Minus the Error: Testing for Positive Selection in the Presence of Residual Alignment Errors

Positive selection is an evolutionary process which increases the frequency of advantageous mutations because they confer a fitness benefit. Inferring the past action of positive selection on protein-coding sequences is fundamental for deciphering phenotypic diversity and the emergence of novel traits. With the advent of genome-wide comparative genomic datasets, researchers can analyze selection not only at the level of individual genes but also globally, delivering systems-level insights into evolutionary dynamics. However, genome-scale datasets are generated with automated pipelines and imperfect curation that does not eliminate all sequencing, annotation, and alignment errors.

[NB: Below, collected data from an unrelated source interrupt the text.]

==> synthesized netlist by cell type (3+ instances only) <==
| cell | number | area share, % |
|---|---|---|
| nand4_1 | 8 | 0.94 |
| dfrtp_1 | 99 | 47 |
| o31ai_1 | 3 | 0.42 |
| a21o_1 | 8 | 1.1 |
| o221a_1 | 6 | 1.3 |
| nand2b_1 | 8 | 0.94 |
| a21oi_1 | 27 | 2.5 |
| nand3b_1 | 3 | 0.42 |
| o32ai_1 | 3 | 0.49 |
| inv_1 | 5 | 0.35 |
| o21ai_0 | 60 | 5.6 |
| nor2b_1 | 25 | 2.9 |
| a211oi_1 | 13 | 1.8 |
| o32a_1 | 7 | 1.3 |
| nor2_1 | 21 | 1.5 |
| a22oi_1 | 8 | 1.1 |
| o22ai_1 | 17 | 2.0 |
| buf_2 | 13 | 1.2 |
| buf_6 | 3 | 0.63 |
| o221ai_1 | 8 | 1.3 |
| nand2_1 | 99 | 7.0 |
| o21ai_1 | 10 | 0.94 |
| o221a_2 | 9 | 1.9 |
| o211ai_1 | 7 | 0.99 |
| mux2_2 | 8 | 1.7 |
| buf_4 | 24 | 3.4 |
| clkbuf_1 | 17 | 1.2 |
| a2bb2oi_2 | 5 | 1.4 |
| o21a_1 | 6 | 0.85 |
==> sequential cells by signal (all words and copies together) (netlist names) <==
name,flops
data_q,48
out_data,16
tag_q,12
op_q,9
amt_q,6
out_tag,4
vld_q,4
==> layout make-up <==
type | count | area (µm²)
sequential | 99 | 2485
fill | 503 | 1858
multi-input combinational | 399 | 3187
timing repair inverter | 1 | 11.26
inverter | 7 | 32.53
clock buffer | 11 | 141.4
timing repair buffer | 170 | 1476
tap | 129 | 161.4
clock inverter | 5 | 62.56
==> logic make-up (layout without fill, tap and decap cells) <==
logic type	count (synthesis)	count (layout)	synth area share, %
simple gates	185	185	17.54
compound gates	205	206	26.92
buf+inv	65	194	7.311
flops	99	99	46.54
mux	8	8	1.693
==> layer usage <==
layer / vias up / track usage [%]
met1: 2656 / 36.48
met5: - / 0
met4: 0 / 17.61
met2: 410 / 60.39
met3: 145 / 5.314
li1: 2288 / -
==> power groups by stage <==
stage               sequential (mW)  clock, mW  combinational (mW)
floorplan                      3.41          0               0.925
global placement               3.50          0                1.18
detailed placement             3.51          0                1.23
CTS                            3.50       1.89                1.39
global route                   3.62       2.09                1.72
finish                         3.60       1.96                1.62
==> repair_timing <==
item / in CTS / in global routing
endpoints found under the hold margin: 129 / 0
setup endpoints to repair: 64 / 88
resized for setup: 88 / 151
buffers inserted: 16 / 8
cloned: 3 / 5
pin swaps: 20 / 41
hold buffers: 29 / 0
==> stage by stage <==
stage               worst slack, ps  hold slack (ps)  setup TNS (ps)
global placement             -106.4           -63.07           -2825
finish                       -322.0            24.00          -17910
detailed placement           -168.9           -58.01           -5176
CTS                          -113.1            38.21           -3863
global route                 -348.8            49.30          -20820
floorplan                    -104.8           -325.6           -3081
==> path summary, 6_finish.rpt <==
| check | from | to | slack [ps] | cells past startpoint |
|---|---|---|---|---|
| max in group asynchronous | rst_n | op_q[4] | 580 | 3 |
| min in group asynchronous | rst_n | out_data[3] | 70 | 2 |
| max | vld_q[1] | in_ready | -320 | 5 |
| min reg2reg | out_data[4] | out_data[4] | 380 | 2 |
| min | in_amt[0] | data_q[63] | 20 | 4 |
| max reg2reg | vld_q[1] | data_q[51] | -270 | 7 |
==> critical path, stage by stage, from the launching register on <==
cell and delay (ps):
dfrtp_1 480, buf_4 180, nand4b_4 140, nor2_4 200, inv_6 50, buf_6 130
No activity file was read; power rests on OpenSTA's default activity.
File: config.mk
export PLATFORM = sky130hd
export DESIGN_NAME = sm_seq_divider
export DESIGN_NICKNAME = d
export VERILOG_FILES = /design/src/rtl/sm_seq_divider.sv
export SDC_FILE = /design/constraint.sdc
export NUM_CORES = 1
export LEC_CHECK = 0
export ABC_AREA = 1
export BUFFER_PORTS_ARGS = -buffer_cell sky130_fd_sc_hd__buf_4
export CORE_MARGIN = 2
export CORE_UTILIZATION = 52
export DETAILED_ROUTE_END_ITERATION = 6
export PLACE_DENSITY = 0.83
export RECOVER_POWER = 25
export SYNTH_ARGS = -nofsm -noshare
export SYNTH_HDL_FRONTEND = slang
export SYNTH_SLANG_ARGS = --single-unit
File: constraint.sdc
create_clock -name clk -period 3.25 [get_ports clk]
set_clock_uncertainty 0.05 [all_clocks]
set_input_delay 0.65 -clock clk [delete_from_list [all_inputs] [get_ports clk]]
set_output_delay 0.65 -clock clk [all_outputs]
set_load 0.01 [all_outputs]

Positive selection inference methods are highly sensitive to such errors. We present BUSTED-E: a method designed to detect positive selection for amino acid diversification while concurrently identifying some alignment errors. This method builds on the flexible branch-site random effects model (BUSTED) for fitting distributions of dN/dS, with a critical modification: it incorporates an “error-sink” component to represent an abiological evolutionary regime. Using several genome-scale biological datasets that were extensively filtered using state-of-the art automated alignment tools, we show that BUSTED-E identifies pervasive residual alignment errors, produces more realistic estimates of positive selection, reduces bias, and improves biological interpretation. The BUSTED-E model promises to be a more stringent filter to identify positive selection in genome-wide contexts, thus enabling further characterization and validation of the most biologically relevant cases.